Opinion by FrannieCihunka
What’s a dress? It’s just a scrap of fabric that has stereotypically been assigned to women to wear. But really, it has no meaning. So then why is it controversial for a man to wear a dress? The December issue of “Vogue” featured Harry Styles on the cover modeling a Victorian style Gucci gown. While some praised the singer for expressing his feminine side, others criticized him for not sticking to the stereotype of a man and circulated the hashtag “#BringBackManlyMen.” It’s been a month, and I still cannot understand why.
I think my first question is: why? Why does it matter? I’ve always thought of clothes as a means to express yourself. Why should clothes be assigned to certain genders? Women wear pantsuits and they’re powerful, but men wear dresses and are emasculated and ridiculed? People still fall back on stereotypes about how women are weak and dainty. So if a man wears a dress, something typically assigned to women, they are weak? The last I checked, women have a higher pain tolerance than men. I knew a girl who was curled into a ball with period cramps before a show choir performance, and went out like nothing was wrong. Marian girls can do three all-nighters a week and come out with good grades and a good attitude. If a man wearing a dress means he is seen as a woman, that shouldn’t be a bad thing. It’s really misogynistic, actually, that a man wearing a stereotypically feminine piece of clothing is seen as insulting.
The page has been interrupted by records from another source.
[config.mk]
export PLATFORM = sky130hd
export DESIGN_NAME = port_block_allocator_flat
export DESIGN_NICKNAME = d
export VERILOG_FILES = /design/src/hw/rtl/pba_pkg.sv /design/src/hw/rtl/pba_if.sv /design/src/hw/rtl/pba_cell.sv /design/src/hw/rtl/port_block_allocator.sv /design/src/flat_wrapper.sv
export SDC_FILE = /design/constraint.sdc
export NUM_CORES = 1
export LEC_CHECK = 0
export ABC_AREA = 0
export CAP_MARGIN = 10
export CORE_ASPECT_RATIO = 0.9
export CORE_MARGIN = 4
export CORE_UTILIZATION = 40
export CTS_CLUSTER_DIAMETER = 80
export DETAILED_ROUTE_END_ITERATION = 8
export DONT_BUFFER_PORTS = 1
export RECOVER_POWER = 50
export SLEW_MARGIN = 0
export SYNTH_ARGS = -nofsm -noshare
export SYNTH_HDL_FRONTEND = slang
export SYNTH_SLANG_ARGS = --single-unit
export TNS_END_PERCENT = 30
[constraint.sdc]
create_clock -name clock -period 3.95 [get_ports clock]
set_input_delay 0.1975 -clock clock [delete_from_list [all_inputs] [get_ports clock]]
set_output_delay 0.1975 -clock clock [all_outputs]
set_load 0.02 [all_outputs]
What makes me most angry about this #BringBackManlyMen thing is how it is promoting toxic masculinity and unrealistic images of men. This hashtag promotes the stereotype that men must be strong and show no emotion because emotion is a sign of weakness. This mold men must fit into is so damaging to their mental health. Men actually commit suicide more than women do. According to the American Foundation for Suicide Prevention, white males made up 69.67 percent of those who committed suicide in 2018. Not to mention, suicide is the tenth leading cause of death in this country. All of these toxic stereotypes make men feel like they can’t express emotion or be vulnerable. Men deserve to have their emotions validated.
So yes, this hashtag and controversy angers me. Because number one: who cares? It’s a dress. A cute dress, at that. I would kill to wear it to prom and look half as majestic as Harry did. What I’m trying to say is clothes and makeup have no gender, nor should they. And number two: it’s healthy self-expression, which should never be degraded or invalidated.
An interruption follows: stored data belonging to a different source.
===== src/hw/rtl/packed_word_sample_unpacker_core_defines.svh =====
// Assertion macros shared by the sample unpacker RTL.
// Relies on clk and rst being in scope in the module that uses them.
`ifndef PACKED_WORD_SAMPLE_UNPACKER_CORE_DEFINES_SVH
`define PACKED_WORD_SAMPLE_UNPACKER_CORE_DEFINES_SVH

`ifndef SYNTHESIS

// condition must hold on every clock out of reset
`define PWSU_ASSERT_ALWAYS(label, cond, msg) \
  label: assert property (@(posedge clk) disable iff (rst) (cond)) else $error(msg);

// antecedent implies consequent in the same cycle
`define PWSU_ASSERT_IMPLIES(label, ante, cons, msg) \
  label: assert property (@(posedge clk) disable iff (rst) (ante) |-> (cons)) else $error(msg);

// antecedent implies consequent in the following cycle
`define PWSU_ASSERT_NEXT(label, ante, cons, msg) \
  label: assert property (@(posedge clk) disable iff (rst) (ante) |=> (cons)) else $error(msg);

`else

`define PWSU_ASSERT_ALWAYS(label, cond, msg)
`define PWSU_ASSERT_IMPLIES(label, ante, cons, msg)
`define PWSU_ASSERT_NEXT(label, ante, cons, msg)

`endif

`endif


===== src/hw/rtl/pwsu_pkg.sv =====
// Package for the packed word sample unpacker: widths, register indexes, types.
// No dependencies; used by every module of the block.
`timescale 1ns / 1ps

package pwsu_pkg;

  localparam int IN_W              = 32;
  localparam int OUT_W             = 32;
  localparam int BPS_W             = 6;
  localparam int SPL_W             = 16;
  localparam int MAX_SAMPLE_BITS   = 32;
  localparam int MAX_RESULTS       = 32;
  localparam int CNT_W             = 5;
  localparam int AVAIL_W           = 7;   // holds a bit pointer up to 64
  localparam int WORD_BITS_DEFAULT = 32;
  localparam int QUEUE_DEPTH       = 2;
  localparam int QPTR_W            = 1;
  localparam int QCNT_W            = 2;

  // configuration port
  localparam int CFG_IDX_W  = 2;
  localparam int CFG_DATA_W = 16;
  localparam logic [CFG_IDX_W-1:0] REG_BITS_PER_SAMPLE  = 2'd0;
  localparam logic [CFG_IDX_W-1:0] REG_PAD_MODE         = 2'd1;
  localparam logic [CFG_IDX_W-1:0] REG_SAMPLES_PER_LINE = 2'd2;

  localparam logic [BPS_W-1:0] BPS_RESET = 6'd10;
  localparam logic [SPL_W-1:0] SPL_RESET = 16'd3;

  typedef struct packed {
    logic [BPS_W-1:0] bits_per_sample;
    logic             pad_mode;
    logic [SPL_W-1:0] samples_per_line;
  } pwsu_cfg_t;

  // per-word control carried through the queue
  typedef struct packed {
    logic [AVAIL_W-1:0] avail;
    logic [BPS_W-1:0]   bps;
  } pwsu_ctl_t;

endpackage


===== src/hw/rtl/pwsu_front.sv =====
// Front end: accepts packed words, drops those with an unusable sample width,
// works out the usable bit span and queues the word. Depends on pwsu_pkg.
`timescale 1ns / 1ps
`include "packed_word_sample_unpacker_core_defines.svh"

module pwsu_front
  import pwsu_pkg::*;
#(
  parameter int WORD_BITS = WORD_BITS_DEFAULT
) (
  input  logic                 clk,
  input  logic                 rst,
  input  pwsu_cfg_t            cfg,
  input  logic                 in_valid,
  output logic                 in_stall,
  input  logic [IN_W-1:0]      packed_word,
  output logic                 q_valid,
  input  logic                 q_pop,
  output logic [WORD_BITS-1:0] q_word,
  output pwsu_ctl_t            q_ctl
);

  localparam int TAB_N = 2 ** BPS_W;

  // usable span below the top pad, one entry per sample width
  logic [AVAIL_W-1:0] avail_pad [TAB_N];

  assign avail_pad[0] = '0;
  for (genvar g = 1; g < TAB_N; g++) begin : g_pad
    localparam int PadBits = WORD_BITS % g;
    assign avail_pad[g] = AVAIL_W'(WORD_BITS - PadBits);
  end

  logic               bps_ok;
  logic [AVAIL_W-1:0] avail_sel;
  logic [WORD_BITS-1:0] word_in;
  logic               push;

  // classify: width zero, above 32 or above the word means no samples
  assign bps_ok = (cfg.bits_per_sample != '0)
               && (cfg.bits_per_sample <= BPS_W'(MAX_SAMPLE_BITS))
               && ({1'b0, cfg.bits_per_sample} <= AVAIL_W'(WORD_BITS));

  assign avail_sel = cfg.pad_mode ? avail_pad[cfg.bits_per_sample]
                                  : AVAIL_W'(WORD_BITS);

  assign word_in = WORD_BITS'({{WORD_BITS{1'b0}}, packed_word});

  // two-entry queue
  logic [WORD_BITS-1:0] q_word_mem [QUEUE_DEPTH];
  pwsu_ctl_t            q_ctl_mem  [QUEUE_DEPTH];
  logic [QPTR_W-1:0]    wr_ptr;
  logic [QPTR_W-1:0]    rd_ptr;
  logic [QCNT_W-1:0]    count;

  assign in_stall = (count == QCNT_W'(QUEUE_DEPTH));
  assign push     = in_valid && !in_stall && bps_ok;
  assign q_valid  = (count != '0);
  assign q_word   = q_word_mem[rd_ptr];
  assign q_ctl    = q_ctl_mem[rd_ptr];

  always_ff @(posedge clk) begin
    if (push) begin
      q_word_mem[wr_ptr]    <= word_in;
      q_ctl_mem[wr_ptr]     <= '{avail: avail_sel, bps: cfg.bits_per_sample};
    end
  end

  always_ff @(posedge clk) begin
    if (rst) begin
      wr_ptr <= '0;
      rd_ptr <= '0;
      count  <= '0;
    end else begin
      if (push) wr_ptr <= wr_ptr + 1'b1;
      if (q_pop) rd_ptr <= rd_ptr + 1'b1;
      priority case ({push, q_pop})
        2'b10:   count <= count + 1'b1;
        2'b01:   count <= count - 1'b1;
        default: count <= count;
      endcase
    end
  end

  `PWSU_ASSERT_ALWAYS(a_count_range, count <= QCNT_W'(QUEUE_DEPTH), "queue count overrun")
  `PWSU_ASSERT_IMPLIES(a_pop_nonempty, q_pop, q_valid, "pop from empty queue")
  `PWSU_ASSERT_NEXT(a_push_visible, push, q_valid, "pushed word not visible")

endmodule


===== src/hw/rtl/pwsu_back.sv =====
// Back end: steps through the queued word one sample per cycle unless stalled, tracks the
// line position and holds the result in an output register. Depends on pwsu_pkg.
`timescale 1ns / 1ps
`include "packed_word_sample_unpacker_core_defines.svh"

module pwsu_back
  import pwsu_pkg::*;
#(
  parameter int WORD_BITS = WORD_BITS_DEFAULT
) (
  input  logic                 clk,
  input  logic                 rst,
  input  pwsu_cfg_t            cfg,
  input  logic                 q_valid,
  output logic                 q_pop,
  input  logic [WORD_BITS-1:0] q_word,
  input  pwsu_ctl_t            q_ctl,
  output logic                 out_valid,
  input  logic                 out_stall,
  output logic [OUT_W-1:0]     sample_value,
  output logic                 last_of_word,
  output logic                 end_of_line
);

  // word being unpacked
  logic                 cur_valid;
  logic [WORD_BITS-1:0] cur_word;
  logic [AVAIL_W-1:0]   cur_ptr;
  logic [BPS_W-1:0]     cur_bps;
  logic [CNT_W-1:0]     cur_n;
  logic [SPL_W-1:0]     line_pos;

  logic                 out_free;
  logic                 emit;
  logic [AVAIL_W-1:0]   ptr_next;
  logic [WORD_BITS-1:0] shifted;
  logic [OUT_W-1:0]     smask;
  logic [OUT_W-1:0]     sample;
  logic [SPL_W:0]       line_len;
  logic [SPL_W:0]       pos_inc;
  logic                 eol;
  logic                 last;

  assign out_free = !out_valid || !out_stall;
  assign emit     = cur_valid && out_free;

  // sample extraction from the top of the remaining span
  assign ptr_next = cur_ptr - AVAIL_W'(cur_bps);
  assign shifted  = cur_word >> ptr_next;
  assign smask    = OUT_W'(({{OUT_W{1'b0}}, 1'b1} << cur_bps) - 1'b1);
  assign sample   = OUT_W'({{OUT_W{1'b0}}, shifted}) & smask;

  // line length zero means a full 65536-sample line
  assign line_len = (cfg.samples_per_line == '0) ? {1'b1, {SPL_W{1'b0}}}
                                                 : {1'b0, cfg.samples_per_line};
  assign pos_inc  = {1'b0, line_pos} + 1'b1;
  assign eol      = (pos_inc >= line_len);
  assign last     = eol || (ptr_next < AVAIL_W'(cur_bps))
                 || (cur_n == CNT_W'(MAX_RESULTS - 1));

  assign q_pop = q_valid && (!cur_valid || (emit && last));

  always_ff @(posedge clk) begin
    if (rst) begin
      cur_valid <= 1'b0;
      cur_n     <= '0;
      line_pos  <= '0;
    end else begin
      if (emit) begin
        line_pos <= eol ? '0 : pos_inc[SPL_W-1:0];
      end
      if (q_pop) begin
        cur_valid <= 1'b1;
        cur_n     <= '0;
      end else if (emit) begin
        cur_valid <= !last;
        cur_n     <= cur_n + 1'b1;
      end
    end
  end

  always_ff @(posedge clk) begin
    if (q_pop) begin
      cur_word <= q_word;
      cur_ptr  <= q_ctl.avail;
      cur_bps  <= q_ctl.bps;
    end else if (emit) begin
      cur_ptr  <= ptr_next;
    end
  end

  // output register
  always_ff @(posedge clk) begin
    if (rst) begin
      out_valid <= 1'b0;
    end else if (out_free) begin
      out_valid <= emit;
    end
  end

  always_ff @(posedge clk) begin
    if (emit) begin
      sample_value <= sample;
      last_of_word <= last;
      end_of_line  <= eol;
    end
  end

  `PWSU_ASSERT_IMPLIES(a_ptr_covers, cur_valid, cur_ptr >= AVAIL_W'(cur_bps), "pointer below width")
  `PWSU_ASSERT_NEXT(a_eol_resets_pos, emit && eol, line_pos == '0, "line position not cleared")
  `PWSU_ASSERT_NEXT(a_word_continues, emit && !last, cur_valid, "word dropped before last sample")

endmodule


===== src/hw/rtl/packed_word_sample_unpacker_core.sv =====
// Top level of the packed word sample unpacker: configuration registers,
// front end and back end. Depends on pwsu_pkg, pwsu_front and pwsu_back.
//
//   channel   direction  handshake            payload
//   in        sink       in_valid / in_stall  packed_word
//   out       source     out_valid/out_stall  sample_value, last_of_word, end_of_line
//   cfg       sink       cfg_we               cfg_index, cfg_data
//
// One sample leaves per cycle while the output is not stalled; the samples of a word
// are extracted one after another by the single extraction shifter. Words are taken
// every cycle while the two-entry queue has room.
// A word with an unusable sample width is taken and dropped without entering the queue.
// Reset is synchronous and clears queue, sequencer, line counter and output valid.
// A stall on the output holds the result; the queue absorbs input meanwhile.
`timescale 1ns / 1ps

module packed_word_sample_unpacker_core
  import pwsu_pkg::*;
#(
  parameter int WORD_BITS = WORD_BITS_DEFAULT
) (
  input  logic                  clk,
  input  logic                  rst,
  input  logic                  cfg_we,
  input  logic [CFG_IDX_W-1:0]  cfg_index,
  input  logic [CFG_DATA_W-1:0] cfg_data,
  input  logic                  in_valid,
  output logic                  in_stall,
  input  logic [IN_W-1:0]       packed_word,
  output logic                  out_valid,
  input  logic                  out_stall,
  output logic [OUT_W-1:0]      sample_value,
  output logic                  last_of_word,
  output logic                  end_of_line
);

  pwsu_cfg_t            cfg;
  logic                 q_valid;
  logic                 q_pop;
  logic [WORD_BITS-1:0] q_word;
  pwsu_ctl_t            q_ctl;

  // configuration registers
  always_ff @(posedge clk) begin
    if (rst) begin
      cfg.bits_per_sample  <= BPS_RESET;
      cfg.pad_mode         <= 1'b0;
      cfg.samples_per_line <= SPL_RESET;
    end else if (cfg_we) begin
      unique case (cfg_index)
        REG_BITS_PER_SAMPLE:  cfg.bits_per_sample  <= cfg_data[BPS_W-1:0];
        REG_PAD_MODE:         cfg.pad_mode         <= cfg_data[0];
        REG_SAMPLES_PER_LINE: cfg.samples_per_line <= cfg_data[SPL_W-1:0];
        default:              cfg                  <= cfg;
      endcase
    end
  end

  pwsu_front #(
    .WORD_BITS (WORD_BITS)
  ) u_front (
    .clk         (clk),
    .rst         (rst),
    .cfg         (cfg),
    .in_valid    (in_valid),
    .in_stall    (in_stall),
    .packed_word (packed_word),
    .q_valid     (q_valid),
    .q_pop       (q_pop),
    .q_word      (q_word),
    .q_ctl       (q_ctl)
  );

  pwsu_back #(
    .WORD_BITS (WORD_BITS)
  ) u_back (
    .clk          (clk),
    .rst          (rst),
    .cfg          (cfg),
    .q_valid      (q_valid),
    .q_pop        (q_pop),
    .q_word       (q_word),
    .q_ctl        (q_ctl),
    .out_valid    (out_valid),
    .out_stall    (out_stall),
    .sample_value (sample_value),
    .last_of_word (last_of_word),
    .end_of_line  (end_of_line)
  );

endmodule

===== config.mk =====
export PLATFORM = sky130hd
export DESIGN_NAME = packed_word_sample_unpacker_core
export DESIGN_NICKNAME = d
export VERILOG_FILES = /design/src/hw/rtl/pwsu_pkg.sv /design/src/hw/rtl/pwsu_front.sv /design/src/hw/rtl/pwsu_back.sv /design/src/hw/rtl/packed_word_sample_unpacker_core.sv
export VERILOG_INCLUDE_DIRS = /design/src /design/src/hw/rtl
export SDC_FILE = /design/constraint.sdc
export NUM_CORES = 1
export LEC_CHECK = 0
export BUFFER_PORTS_ARGS = -buffer_cell sky130_fd_sc_hd__buf_2
export CAP_MARGIN = 10
export CELL_PAD_IN_SITES_DETAIL_PLACEMENT = 0
export CELL_PAD_IN_SITES_GLOBAL_PLACEMENT = 1
export CORE_MARGIN = 1
export CORE_UTILIZATION = 45
export DETAILED_ROUTE_END_ITERATION = 8
export GPL_ROUTABILITY_DRIVEN = 0
export PLACE_DENSITY = 0.79
export SLEW_MARGIN = 10
export SYNTH_ARGS = -nofsm -noshare
export SYNTH_HDL_FRONTEND = slang
export SYNTH_HIERARCHICAL = 1
export SYNTH_SLANG_ARGS = --single-unit

===== constraint.sdc =====
create_clock -name clk -period 8 [get_ports clk]
set_clock_uncertainty 0.05 [all_clocks]
set_input_delay 1.6 -clock clk [delete_from_list [all_inputs] [get_ports clk]]
set_output_delay 1.6 -clock clk [all_outputs]
set_load 0.01 [all_outputs]

# Yosys cells after proc, flatten, opt, wreduce, memory -nomap -nowiden
# Memories as Yosys holds them, arrays and structs flattened. A register that Yosys moved wholly into a read port is not among the register bits.
# Cells that the tools add are included.
# op_classes
reduce_logical	26
bitwise	2
muxes	14
order_cmp	5
shifts	2
addsub	8
n_eq_ne	6
# op_table
operator	count
$mux W7	5
$and A32 B32 Y32	1
$shl A1 B6 Y32 const A	1
$shr A32 B7 Y32	1
$sub A32 B1 Y32 const B	1
$add A16 B1 Y17 const B	1
$ge A17 B17 Y1	1
$mux W17	1
$logic_not A16 Y1	1
$mux W16	1
$le A6 B6 Y1 const B	2
$ge A7 B7 Y1 const B	1
$logic_and A1 B1 Y1	7
$lt A7 B6 Y1	1
$not A6 Y7	1
$sub A7 B6 Y7	1
$eq A2 B2 Y1 const B	3
$mux W1	6
$reduce_and A2 Y1	3
$reduce_bool A2 Y1	3
$reduce_bool A6 Y1	1
$add A5 B1 Y5 const B	1
$eq A5 B5 Y1 const B	1
$logic_not A1 Y1	5
other kinds (8)	13
# totals
memories	3
mem_bits_ro	448
elab_cells	81
register_bits	97
ramBits	90
inputBits	55
# memory_table
name	depth	word_bits	rd	rd_ports_with_merged_regs	write_ports	line	rtl
(no name shown)	64	7	1	0	0	pwsu_front.sv:44	assign avail_sel = cfg.pad_mode ? avail_pad[cfg.bits_per_sample]
u_front.q_word_mem	2	32	1	1	1	pwsu_front.sv:50	logic [WORD_BITS-1:0] q_word_mem [QUEUE_DEPTH];
u_front.q_ctl_mem	2	13	1	1	1	pwsu_front.sv:51	pwsu_ctl_t q_ctl_mem [QUEUE_DEPTH];

# Logic depth before layout (Yosys ltp)
# Gate-level depths: netlist (run 1).
# depth
ltp_word	10
mapped_depth	19
ltp_nobuf	17

# Hierarchy
# Netlist (run 1), hierarchy kept.
# modules_own_cells
module	cells_each	area_per_inst_um2	instances
pwsu_back	728	7133.1	1
pwsu_front	203	3694.8	1
packed_word_sample_unpacker_core	97	1004.7	1

# Least setup slack after synthesis (run 1)
# No wires, ideal clock.
# synth_timing
path_type	reg-to-reg
startpoint	register u_back.cur_bps[1]
endpoint	register u_front.count[1]
n_path_buf	3
setup_slack_ns	3.494
setup_ns	0.070
stages_incl_launch_ff	17
arrival_time_ns	4.386
cell_sequence	edfxtp_1 -> clkbuf_1 -> inv_1 -> fa_1 -> xnor2_2 -> inv_1 -> buf_2 -> ha_1 -> o21ai_0 -> a21oi_1 -> o31ai_1 -> nand3_4 -> a41oi_2 -> buf_6 -> ha_1 -> or3_1 -> a21oi_1
# synth_via
elab_chain_cells	9
elab_cells_between_ends	11
cone_classes	add/sub: 1; order compare: 1; eq/ne: 2; mux: 1; reduce/logical: 6
# synth_lines
item	line	rtl
start: declaration	pwsu_back.sv:29	logic [BPS_W-1:0] cur_bps;
start signal: assignment	pwsu_back.sv:86	cur_bps <= q_ctl.bps;
$sub A7 B6 Y7	pwsu_back.sv:48	assign ptr_next = cur_ptr - AVAIL_W'(cur_bps);
$lt A7 B6 Y1 (*)	pwsu_back.sv:58	assign last = eol || (ptr_next < AVAIL_W'(cur_bps))
$logic_or A1 B1 Y1 (*)	pwsu_back.sv:58	
$logic_or A1 B1 Y1 (*)	pwsu_back.sv:59	|| (cur_n == CNT_W'(MAX_RESULTS - 1));
$logic_and A1 B1 Y1 (*)	pwsu_back.sv:61	assign q_pop = q_valid && (!cur_valid || (emit && last));
$logic_or A1 B1 Y1 (*)	pwsu_back.sv:61	
$logic_and A1 B1 Y1 (*)	pwsu_back.sv:61	
named net q_pop	packed_word_sample_unpacker_core.sv:39	logic q_pop;
$eq A2 B1 Y1 / $eq A2 B2 Y1 (equally long branches)	pwsu_front.sv:77	priority case ({push, q_pop})
$pmux W2 S2 / $reduce_bool A2 Y1 (equally long branches)	--	
end signal: assignment	pwsu_front.sv:78	2'b10: count <= count + 1'b1;
end signal: assignment	pwsu_front.sv:79	2'b01: count <= count - 1'b1;
end signal: assignment	pwsu_front.sv:80	default: count <= count;
end: declaration	pwsu_front.sv:54	logic [QCNT_W-1:0] count;
# The timed path passes the listed nets; every way through them passes the cells marked *.
# A chain may end at the register's enable or synchronous reset.

# Worst setup path in the final report (run 1)
# layout_timing
startpoint	register u_back.cur_bps[2]
endpoint	register u_back.cur_ptr[3] (data pin)
# layout_via
elab_chain_cells	8
elab_cells_between_ends	9
cone_classes	add/sub: 1; order compare: 1; mux: 2; reduce/logical: 5
# layout_lines
item	line	rtl
$sub A7 B6 Y7	pwsu_back.sv:48	
$lt A7 B6 Y1 (*)	pwsu_back.sv:58	
$logic_or A1 B1 Y1 (*)	pwsu_back.sv:58	
$logic_or A1 B1 Y1 (*)	pwsu_back.sv:59	
$logic_and A1 B1 Y1 (*)	pwsu_back.sv:61	
$logic_or A1 B1 Y1 (*)	pwsu_back.sv:61	
$logic_and A1 B1 Y1 (*)	pwsu_back.sv:61	
named net q_pop	packed_word_sample_unpacker_core.sv:39	
$mux W7 (*)	pwsu_back.sv:83	if (q_pop) begin
end signal: assignment	pwsu_back.sv:85	cur_ptr <= q_ctl.avail;
end signal: assignment	pwsu_back.sv:88	cur_ptr <= ptr_next;
end: declaration	pwsu_back.sv:28	logic [AVAIL_W-1:0] cur_ptr;
# The timed path passes the listed nets; every way through them passes the cells marked *. The select of a mux whose other input is x is not followed.

==> results of run 1 <==
-- synth_stat cells (29+ instances only) --
| cell | number | share of area |
|---|---|---|
| edfxtp_1 | 167 | 0.42 |
| mux2i_1 | 92 | 0.078 |
| nand2_1 | 75 | 0.024 |
| nor2_1 | 59 | 0.019 |
| dfxtp_1 | 51 | 0.086 |
| mux2_2 | 51 | 0.049 |
| inv_1 | 48 | 0.015 |
| nand2b_1 | 46 | 0.024 |
| ha_1 | 37 | 0.039 |
| a21oi_1 | 32 | 0.014 |
| o21ai_0 | 29 | 0.012 |
-- worst min-delay path: stages, from the launching register on --
cell      delay, ps
dfxtp_1         320
nand2b_1         70
mux2i_1          50
-- how the worst max path moves through the flow --
| stage | from | endpoint | slack [ps] | cells past startpoint |
|---|---|---|---|---|
| floorplan | u_back/cur_bps[1] | u_front/count[1] | 3490 | 16 |
| global placement | u_back/cur_bps[2] | u_back/cur_ptr[3] | 2280 | 14 |
| detailed placement | u_back/cur_bps[2] | u_back/cur_ptr[3] | 2080 | 14 |
| CTS | u_back/cur_bps[2] | u_back/cur_ptr[3] | 2070 | 14 |
| global route | u_back/cur_bps[2] | u_back/cur_ptr[3] | 1580 | 14 |
| finish | u_back/cur_bps[2] | u_back/cur_ptr[3] | 2080 | 14 |
-- sequential cells by signal, indices dropped and copies added (netlist names), 2 cells and up, named ones only --
name	cells
u_back/cur_ptr	7
u_back/sample_value	32
u_front/q_ctl_mem	24
u_back/cur_bps	6
u_front/q_word_mem	64
u_front/count	2
cfg	23
u_back/cur_n	5
u_back/cur_word	32
u_back/line_pos	16
-- cell type report --
type	count	area, um^2
Fill cell	2190	12200
Tap cell	330	413
Inverter	50	188
Multi-Input combinational cell	697	5330
Clock inverter	17	199
Timing Repair Buffer	98	510
Sequential cell	218	6040
Clock buffer	27	612
-- placed cells by master, fill, tap and decap left out, drive strengths merged, types with 10 or more instances in the layout --
cell type / count
nor3: 27
a21oi: 33
a211oi: 21
nor4: 19
mux4: 12
xnor2: 16
mux2i: 92
clkbuf: 27
inv: 49
nor2: 59
buf: 98
nand2: 76
o21ai: 30
mux2: 52
edfxtp: 167
dfxtp: 51
clkinv: 11
nand2b: 47
ha: 37
nand3: 29
a31oi: 10
nand4: 10
-- cell families (layout without fill, tap and decap cells) --
| family | count (synthesis) | after routing | synth area share |
|---|---|---|---|
| multiplexers | 156 | 156 | 0.151 |
| adder cells (fa/ha/maj) | 38 | 38 | 0.0408 |
| other | 1 | 1 | 0.000317 |
| flip-flops | 218 | 218 | 0.510 |
| AND/OR/NAND/NOR | 320 | 320 | 0.141 |
| XOR/XNOR | 23 | 23 | 0.0192 |
| AO/OA/AOI/OAI | 159 | 159 | 0.0947 |
| buffers and inverters | 113 | 192 | 0.0435 |
-- per-layer routing --
layer  global-route usage  up-vias  wire length [um]
li1                     -     3971                 -
met1                0.294     3837             12400
met2                0.290      234             11300
met3               0.0308       43              1630
met4               0.0543        0               629
met5                    0        -                 0
-- per-stage QoR --
| step | util | setup WS [ps] | cell area [um^2] | hold WS, ps | instances |
|---|---|---|---|---|---|
| after CTS | 0.522 | 2070 | 13300 | 440 | 1437 |
| after floorplan | - | 3490 | 11800 | 408 | 1028 |
| final | 0.522 | 2080 | 13300 | 437 | 1437 |
| after global placement | 0.490 | 2280 | 12500 | 427 | 1393 |
| after global routing | 0.522 | 1580 | 13300 | 468 | 1437 |
| after detailed placement | 0.490 | 2080 | 12500 | 431 | 1393 |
We need to stop promoting this unhealthy image of masculinity and the degrading image of femininity. We can’t put each other in boxes of strong or weak or macho or dainty. Societal norms like gender roles need to be challenged to create a safer, more accepting space for each other. Women aren’t just feminine and men aren’t just masculine. Feminine and masculine are just adjectives attributed to stereotyped actions of each gender when, in reality, no human is this black and white. We need to stop restricting each other from expressing ourselves just because “that’s the way it’s always been” because at the end of the day, a human is just a human and a dress is just a dress.